§ Dataset records

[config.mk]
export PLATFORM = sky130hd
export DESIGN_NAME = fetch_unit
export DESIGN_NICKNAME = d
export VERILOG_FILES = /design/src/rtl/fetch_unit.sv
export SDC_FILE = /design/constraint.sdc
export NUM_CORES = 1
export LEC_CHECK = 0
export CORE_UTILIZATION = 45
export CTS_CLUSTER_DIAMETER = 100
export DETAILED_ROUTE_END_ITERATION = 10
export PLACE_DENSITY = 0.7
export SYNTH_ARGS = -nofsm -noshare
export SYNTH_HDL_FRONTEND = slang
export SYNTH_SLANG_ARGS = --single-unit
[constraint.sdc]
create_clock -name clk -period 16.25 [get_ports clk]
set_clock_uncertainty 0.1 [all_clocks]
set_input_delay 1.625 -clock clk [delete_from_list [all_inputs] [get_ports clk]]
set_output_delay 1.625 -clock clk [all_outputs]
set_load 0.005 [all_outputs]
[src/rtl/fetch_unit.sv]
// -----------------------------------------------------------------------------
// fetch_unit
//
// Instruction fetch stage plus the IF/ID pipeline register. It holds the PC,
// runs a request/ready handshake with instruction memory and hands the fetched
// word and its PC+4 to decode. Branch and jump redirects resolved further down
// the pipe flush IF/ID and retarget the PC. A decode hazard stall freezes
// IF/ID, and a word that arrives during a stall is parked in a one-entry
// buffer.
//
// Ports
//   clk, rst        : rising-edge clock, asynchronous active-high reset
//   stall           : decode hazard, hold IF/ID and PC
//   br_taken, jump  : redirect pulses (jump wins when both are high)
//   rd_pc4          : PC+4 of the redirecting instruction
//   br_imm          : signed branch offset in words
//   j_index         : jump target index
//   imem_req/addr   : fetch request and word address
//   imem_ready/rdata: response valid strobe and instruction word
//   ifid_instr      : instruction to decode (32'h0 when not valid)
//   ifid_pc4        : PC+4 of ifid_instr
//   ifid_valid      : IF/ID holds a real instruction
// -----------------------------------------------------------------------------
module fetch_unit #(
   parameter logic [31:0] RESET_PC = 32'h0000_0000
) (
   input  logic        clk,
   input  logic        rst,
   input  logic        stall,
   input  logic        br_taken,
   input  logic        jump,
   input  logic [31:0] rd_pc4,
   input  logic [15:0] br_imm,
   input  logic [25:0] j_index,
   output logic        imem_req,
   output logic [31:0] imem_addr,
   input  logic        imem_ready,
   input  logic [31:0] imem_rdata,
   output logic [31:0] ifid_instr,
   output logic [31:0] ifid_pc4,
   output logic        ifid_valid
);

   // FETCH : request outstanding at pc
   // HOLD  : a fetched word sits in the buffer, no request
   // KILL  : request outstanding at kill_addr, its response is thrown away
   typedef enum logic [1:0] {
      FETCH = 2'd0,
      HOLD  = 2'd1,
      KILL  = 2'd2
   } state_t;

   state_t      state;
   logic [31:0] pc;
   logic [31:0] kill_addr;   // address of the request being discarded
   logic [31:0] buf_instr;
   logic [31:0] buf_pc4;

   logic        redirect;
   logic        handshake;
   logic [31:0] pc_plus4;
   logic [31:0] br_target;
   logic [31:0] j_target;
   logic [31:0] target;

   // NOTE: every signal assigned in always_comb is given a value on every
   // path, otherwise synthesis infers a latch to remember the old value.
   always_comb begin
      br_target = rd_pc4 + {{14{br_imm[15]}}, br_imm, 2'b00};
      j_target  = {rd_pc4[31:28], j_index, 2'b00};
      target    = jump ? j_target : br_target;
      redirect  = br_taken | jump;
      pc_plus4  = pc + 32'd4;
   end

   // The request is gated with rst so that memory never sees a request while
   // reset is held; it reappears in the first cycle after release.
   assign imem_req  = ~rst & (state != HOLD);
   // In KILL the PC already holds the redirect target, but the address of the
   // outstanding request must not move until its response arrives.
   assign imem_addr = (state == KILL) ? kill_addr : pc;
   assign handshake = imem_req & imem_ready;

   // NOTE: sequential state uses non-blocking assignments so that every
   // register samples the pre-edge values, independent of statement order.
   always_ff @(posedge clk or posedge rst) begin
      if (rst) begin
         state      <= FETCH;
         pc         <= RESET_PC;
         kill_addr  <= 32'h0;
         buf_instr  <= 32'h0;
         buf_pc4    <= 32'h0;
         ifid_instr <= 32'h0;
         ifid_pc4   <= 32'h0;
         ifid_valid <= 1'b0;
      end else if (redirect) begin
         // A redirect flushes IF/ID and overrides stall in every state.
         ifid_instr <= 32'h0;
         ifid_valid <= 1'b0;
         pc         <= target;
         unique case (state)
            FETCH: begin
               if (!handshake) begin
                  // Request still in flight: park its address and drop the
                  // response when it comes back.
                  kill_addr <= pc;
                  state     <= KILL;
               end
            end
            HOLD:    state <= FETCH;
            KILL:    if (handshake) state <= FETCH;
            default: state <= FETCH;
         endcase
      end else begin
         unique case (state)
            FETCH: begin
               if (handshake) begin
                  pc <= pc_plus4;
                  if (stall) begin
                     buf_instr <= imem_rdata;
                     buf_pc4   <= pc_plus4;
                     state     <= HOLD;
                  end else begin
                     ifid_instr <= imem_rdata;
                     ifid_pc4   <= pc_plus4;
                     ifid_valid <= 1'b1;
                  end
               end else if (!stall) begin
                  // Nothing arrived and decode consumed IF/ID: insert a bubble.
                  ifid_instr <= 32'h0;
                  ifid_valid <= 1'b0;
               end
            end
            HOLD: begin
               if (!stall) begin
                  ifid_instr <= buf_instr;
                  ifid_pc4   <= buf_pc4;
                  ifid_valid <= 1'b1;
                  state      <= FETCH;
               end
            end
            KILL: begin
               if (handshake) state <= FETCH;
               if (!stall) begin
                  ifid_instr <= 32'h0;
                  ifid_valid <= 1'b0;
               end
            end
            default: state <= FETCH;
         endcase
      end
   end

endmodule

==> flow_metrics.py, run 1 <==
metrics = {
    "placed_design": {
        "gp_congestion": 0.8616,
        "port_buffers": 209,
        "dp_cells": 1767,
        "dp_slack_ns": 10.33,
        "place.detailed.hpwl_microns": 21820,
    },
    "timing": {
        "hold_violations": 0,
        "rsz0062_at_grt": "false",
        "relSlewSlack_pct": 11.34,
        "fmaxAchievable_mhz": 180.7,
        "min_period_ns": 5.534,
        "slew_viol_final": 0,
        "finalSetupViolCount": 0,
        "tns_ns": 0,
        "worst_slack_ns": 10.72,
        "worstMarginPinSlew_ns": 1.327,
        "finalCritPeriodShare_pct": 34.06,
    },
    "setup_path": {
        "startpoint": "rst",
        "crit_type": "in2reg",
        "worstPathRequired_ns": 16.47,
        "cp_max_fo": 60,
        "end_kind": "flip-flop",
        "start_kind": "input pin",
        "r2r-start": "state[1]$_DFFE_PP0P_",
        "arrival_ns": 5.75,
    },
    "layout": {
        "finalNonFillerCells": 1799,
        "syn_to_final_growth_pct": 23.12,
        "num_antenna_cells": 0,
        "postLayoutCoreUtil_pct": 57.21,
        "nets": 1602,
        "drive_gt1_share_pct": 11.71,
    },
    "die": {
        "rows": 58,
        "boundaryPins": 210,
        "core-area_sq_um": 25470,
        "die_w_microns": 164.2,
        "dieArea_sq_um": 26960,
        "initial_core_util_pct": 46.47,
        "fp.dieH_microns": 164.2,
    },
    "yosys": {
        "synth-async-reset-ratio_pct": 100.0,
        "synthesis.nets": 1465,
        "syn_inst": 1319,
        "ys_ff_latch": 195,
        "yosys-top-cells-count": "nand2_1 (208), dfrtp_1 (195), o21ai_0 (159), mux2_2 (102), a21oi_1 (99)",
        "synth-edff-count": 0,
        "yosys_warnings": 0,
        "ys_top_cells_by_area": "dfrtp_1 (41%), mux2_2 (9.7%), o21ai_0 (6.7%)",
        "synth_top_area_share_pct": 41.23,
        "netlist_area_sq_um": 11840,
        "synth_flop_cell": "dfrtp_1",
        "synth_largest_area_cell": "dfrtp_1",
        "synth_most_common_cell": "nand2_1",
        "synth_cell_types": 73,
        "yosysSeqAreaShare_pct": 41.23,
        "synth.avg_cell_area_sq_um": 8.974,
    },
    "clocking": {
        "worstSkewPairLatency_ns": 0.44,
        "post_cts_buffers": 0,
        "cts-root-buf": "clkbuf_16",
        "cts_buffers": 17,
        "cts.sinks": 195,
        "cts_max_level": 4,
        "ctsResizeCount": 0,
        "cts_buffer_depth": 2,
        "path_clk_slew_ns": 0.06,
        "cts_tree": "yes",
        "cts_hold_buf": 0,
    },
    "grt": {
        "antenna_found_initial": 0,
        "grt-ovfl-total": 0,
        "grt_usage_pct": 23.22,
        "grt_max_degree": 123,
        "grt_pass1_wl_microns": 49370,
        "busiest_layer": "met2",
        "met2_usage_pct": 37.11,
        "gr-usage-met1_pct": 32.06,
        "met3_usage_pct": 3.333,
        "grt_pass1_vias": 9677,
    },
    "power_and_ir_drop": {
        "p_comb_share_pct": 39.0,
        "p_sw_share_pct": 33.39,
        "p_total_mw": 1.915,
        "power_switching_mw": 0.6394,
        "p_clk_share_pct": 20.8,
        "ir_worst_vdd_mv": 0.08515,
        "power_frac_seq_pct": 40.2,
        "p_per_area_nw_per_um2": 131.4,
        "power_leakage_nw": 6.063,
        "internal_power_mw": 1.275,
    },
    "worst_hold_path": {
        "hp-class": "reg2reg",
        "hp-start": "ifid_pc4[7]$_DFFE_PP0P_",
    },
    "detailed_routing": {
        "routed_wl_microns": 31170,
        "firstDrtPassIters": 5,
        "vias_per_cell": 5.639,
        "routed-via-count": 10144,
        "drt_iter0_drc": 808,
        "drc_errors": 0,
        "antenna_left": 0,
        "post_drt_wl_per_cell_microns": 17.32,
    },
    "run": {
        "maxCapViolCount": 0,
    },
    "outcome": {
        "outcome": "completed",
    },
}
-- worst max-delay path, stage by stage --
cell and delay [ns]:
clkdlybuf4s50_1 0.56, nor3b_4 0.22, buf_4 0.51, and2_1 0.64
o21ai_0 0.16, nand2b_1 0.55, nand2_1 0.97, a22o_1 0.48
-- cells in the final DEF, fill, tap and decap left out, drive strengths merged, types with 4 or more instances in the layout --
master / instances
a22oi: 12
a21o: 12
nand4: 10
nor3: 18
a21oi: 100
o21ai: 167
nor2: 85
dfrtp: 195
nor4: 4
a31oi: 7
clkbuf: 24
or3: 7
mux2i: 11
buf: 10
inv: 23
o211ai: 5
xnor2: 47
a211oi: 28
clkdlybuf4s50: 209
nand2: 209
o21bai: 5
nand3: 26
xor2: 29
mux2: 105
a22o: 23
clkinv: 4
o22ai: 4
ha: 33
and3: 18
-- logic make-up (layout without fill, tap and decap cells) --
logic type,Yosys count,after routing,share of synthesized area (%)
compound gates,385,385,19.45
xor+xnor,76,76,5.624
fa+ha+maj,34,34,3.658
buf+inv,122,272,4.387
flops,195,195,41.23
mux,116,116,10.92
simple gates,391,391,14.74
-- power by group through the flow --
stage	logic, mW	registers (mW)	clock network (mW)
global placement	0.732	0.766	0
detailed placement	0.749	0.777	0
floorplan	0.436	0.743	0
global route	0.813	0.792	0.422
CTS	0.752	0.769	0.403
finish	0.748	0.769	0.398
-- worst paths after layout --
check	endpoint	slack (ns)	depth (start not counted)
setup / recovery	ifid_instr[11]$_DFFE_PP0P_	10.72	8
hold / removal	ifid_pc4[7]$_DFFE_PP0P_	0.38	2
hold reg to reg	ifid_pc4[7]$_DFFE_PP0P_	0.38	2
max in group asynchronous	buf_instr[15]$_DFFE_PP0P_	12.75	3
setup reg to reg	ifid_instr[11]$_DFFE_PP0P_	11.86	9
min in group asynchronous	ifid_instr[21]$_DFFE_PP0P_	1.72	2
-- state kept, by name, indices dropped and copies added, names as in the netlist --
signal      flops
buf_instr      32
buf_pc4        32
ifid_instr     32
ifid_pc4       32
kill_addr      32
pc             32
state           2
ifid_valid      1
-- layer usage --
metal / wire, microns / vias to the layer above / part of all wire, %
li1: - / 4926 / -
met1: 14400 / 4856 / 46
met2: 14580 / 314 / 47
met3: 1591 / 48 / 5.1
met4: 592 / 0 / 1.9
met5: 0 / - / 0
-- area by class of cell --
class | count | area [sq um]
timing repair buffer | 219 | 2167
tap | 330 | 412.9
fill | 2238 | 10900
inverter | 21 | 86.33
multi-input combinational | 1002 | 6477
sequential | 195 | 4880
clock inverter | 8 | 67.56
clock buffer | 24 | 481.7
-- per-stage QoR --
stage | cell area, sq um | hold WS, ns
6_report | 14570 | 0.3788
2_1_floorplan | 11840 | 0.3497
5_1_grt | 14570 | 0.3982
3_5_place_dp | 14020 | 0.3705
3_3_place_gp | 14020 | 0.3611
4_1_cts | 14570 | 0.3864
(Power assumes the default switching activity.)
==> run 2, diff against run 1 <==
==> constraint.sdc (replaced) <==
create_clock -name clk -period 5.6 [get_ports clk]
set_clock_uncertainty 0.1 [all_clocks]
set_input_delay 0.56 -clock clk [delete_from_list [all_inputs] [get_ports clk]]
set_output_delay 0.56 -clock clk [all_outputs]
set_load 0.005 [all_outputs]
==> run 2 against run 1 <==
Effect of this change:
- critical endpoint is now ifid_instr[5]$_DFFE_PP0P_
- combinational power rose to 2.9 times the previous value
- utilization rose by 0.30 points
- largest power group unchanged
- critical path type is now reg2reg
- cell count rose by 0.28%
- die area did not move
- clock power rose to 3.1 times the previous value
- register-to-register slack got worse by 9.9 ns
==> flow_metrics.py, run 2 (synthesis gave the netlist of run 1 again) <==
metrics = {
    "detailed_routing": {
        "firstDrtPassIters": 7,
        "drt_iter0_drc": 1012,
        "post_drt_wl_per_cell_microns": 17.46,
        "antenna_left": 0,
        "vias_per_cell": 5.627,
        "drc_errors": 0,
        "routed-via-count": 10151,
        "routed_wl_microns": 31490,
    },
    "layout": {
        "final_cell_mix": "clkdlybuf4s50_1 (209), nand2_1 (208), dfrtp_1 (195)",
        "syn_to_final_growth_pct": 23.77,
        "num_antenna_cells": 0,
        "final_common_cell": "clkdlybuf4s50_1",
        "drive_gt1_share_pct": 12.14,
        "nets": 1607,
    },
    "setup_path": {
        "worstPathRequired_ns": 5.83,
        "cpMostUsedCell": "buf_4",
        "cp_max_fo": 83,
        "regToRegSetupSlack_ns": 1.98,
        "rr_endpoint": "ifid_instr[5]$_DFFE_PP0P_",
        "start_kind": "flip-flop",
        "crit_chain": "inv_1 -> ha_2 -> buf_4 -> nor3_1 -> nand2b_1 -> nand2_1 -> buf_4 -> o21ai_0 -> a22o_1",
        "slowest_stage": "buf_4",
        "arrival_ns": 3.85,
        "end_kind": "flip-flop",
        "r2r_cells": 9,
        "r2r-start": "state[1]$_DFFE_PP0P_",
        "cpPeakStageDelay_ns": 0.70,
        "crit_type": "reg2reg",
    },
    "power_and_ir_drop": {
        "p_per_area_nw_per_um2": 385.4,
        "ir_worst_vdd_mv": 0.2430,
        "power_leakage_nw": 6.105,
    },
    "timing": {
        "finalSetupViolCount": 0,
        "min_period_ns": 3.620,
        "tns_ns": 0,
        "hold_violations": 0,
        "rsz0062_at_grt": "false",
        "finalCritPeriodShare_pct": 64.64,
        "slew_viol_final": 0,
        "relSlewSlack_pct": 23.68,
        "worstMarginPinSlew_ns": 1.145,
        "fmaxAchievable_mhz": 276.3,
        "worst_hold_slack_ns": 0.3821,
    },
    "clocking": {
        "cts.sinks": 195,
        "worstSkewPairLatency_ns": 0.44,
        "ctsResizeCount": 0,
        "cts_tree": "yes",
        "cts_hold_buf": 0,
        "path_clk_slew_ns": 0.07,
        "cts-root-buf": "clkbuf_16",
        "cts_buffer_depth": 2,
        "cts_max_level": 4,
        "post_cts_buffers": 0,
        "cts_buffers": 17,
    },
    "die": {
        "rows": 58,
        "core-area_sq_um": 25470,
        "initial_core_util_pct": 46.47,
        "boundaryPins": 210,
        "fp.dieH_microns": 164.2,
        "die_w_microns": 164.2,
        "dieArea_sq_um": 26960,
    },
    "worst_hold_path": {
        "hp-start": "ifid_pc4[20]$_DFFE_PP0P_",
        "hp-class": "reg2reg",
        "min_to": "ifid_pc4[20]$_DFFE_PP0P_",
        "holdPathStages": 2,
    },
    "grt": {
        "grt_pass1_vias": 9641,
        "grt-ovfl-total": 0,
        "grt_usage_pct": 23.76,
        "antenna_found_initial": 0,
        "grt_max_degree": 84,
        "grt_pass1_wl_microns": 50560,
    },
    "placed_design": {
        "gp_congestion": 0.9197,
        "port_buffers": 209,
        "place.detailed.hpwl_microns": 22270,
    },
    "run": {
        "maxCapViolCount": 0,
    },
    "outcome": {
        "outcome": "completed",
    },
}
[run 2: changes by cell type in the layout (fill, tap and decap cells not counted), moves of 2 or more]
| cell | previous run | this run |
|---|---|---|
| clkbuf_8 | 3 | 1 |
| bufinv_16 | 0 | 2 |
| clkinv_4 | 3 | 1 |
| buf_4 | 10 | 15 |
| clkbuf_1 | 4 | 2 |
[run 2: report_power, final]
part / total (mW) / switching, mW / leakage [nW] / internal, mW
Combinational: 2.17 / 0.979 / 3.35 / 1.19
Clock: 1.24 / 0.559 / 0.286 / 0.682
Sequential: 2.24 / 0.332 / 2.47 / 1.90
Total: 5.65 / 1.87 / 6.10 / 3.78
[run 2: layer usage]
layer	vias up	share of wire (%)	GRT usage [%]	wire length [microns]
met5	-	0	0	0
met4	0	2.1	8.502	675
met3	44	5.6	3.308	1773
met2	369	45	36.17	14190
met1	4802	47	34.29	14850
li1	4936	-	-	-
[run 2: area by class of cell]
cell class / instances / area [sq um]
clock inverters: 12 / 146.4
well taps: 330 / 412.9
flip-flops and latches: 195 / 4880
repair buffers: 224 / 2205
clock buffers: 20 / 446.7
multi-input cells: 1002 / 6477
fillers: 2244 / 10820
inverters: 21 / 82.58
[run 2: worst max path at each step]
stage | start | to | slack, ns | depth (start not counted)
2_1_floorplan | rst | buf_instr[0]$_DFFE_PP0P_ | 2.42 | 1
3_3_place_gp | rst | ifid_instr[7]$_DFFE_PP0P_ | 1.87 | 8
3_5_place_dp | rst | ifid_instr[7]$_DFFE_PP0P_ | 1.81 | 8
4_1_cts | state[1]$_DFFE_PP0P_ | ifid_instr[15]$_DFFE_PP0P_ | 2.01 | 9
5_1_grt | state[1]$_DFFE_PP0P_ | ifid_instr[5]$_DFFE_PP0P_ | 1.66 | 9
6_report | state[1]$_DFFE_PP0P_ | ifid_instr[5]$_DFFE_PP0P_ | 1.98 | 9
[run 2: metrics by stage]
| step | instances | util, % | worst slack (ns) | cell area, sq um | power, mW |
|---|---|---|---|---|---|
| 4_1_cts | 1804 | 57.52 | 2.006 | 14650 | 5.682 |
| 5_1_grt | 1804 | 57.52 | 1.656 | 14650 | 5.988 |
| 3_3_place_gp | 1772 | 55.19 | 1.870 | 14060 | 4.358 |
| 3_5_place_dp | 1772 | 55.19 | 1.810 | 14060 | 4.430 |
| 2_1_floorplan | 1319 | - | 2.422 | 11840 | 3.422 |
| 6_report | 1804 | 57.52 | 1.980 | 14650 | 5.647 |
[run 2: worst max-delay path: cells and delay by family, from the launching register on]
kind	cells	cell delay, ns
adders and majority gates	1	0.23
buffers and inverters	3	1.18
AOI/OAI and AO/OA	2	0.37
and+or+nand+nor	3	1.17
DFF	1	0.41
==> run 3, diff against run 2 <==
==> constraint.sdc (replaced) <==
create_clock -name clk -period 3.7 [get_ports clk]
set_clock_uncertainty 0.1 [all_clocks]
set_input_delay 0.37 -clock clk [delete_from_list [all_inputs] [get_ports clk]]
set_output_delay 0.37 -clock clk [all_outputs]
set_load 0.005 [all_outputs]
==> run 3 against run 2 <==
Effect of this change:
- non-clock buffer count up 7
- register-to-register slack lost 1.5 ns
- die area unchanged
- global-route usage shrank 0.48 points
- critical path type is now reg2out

§ Work order
Search the records above for the string "address" and copy each line that holds it.

§ Reply
//   imem_req/addr   : fetch request and word address
   logic [31:0] kill_addr;   // address of the request being discarded
   // In KILL the PC already holds the redirect target, but the address of the
                  // Request still in flight: park its address and drop the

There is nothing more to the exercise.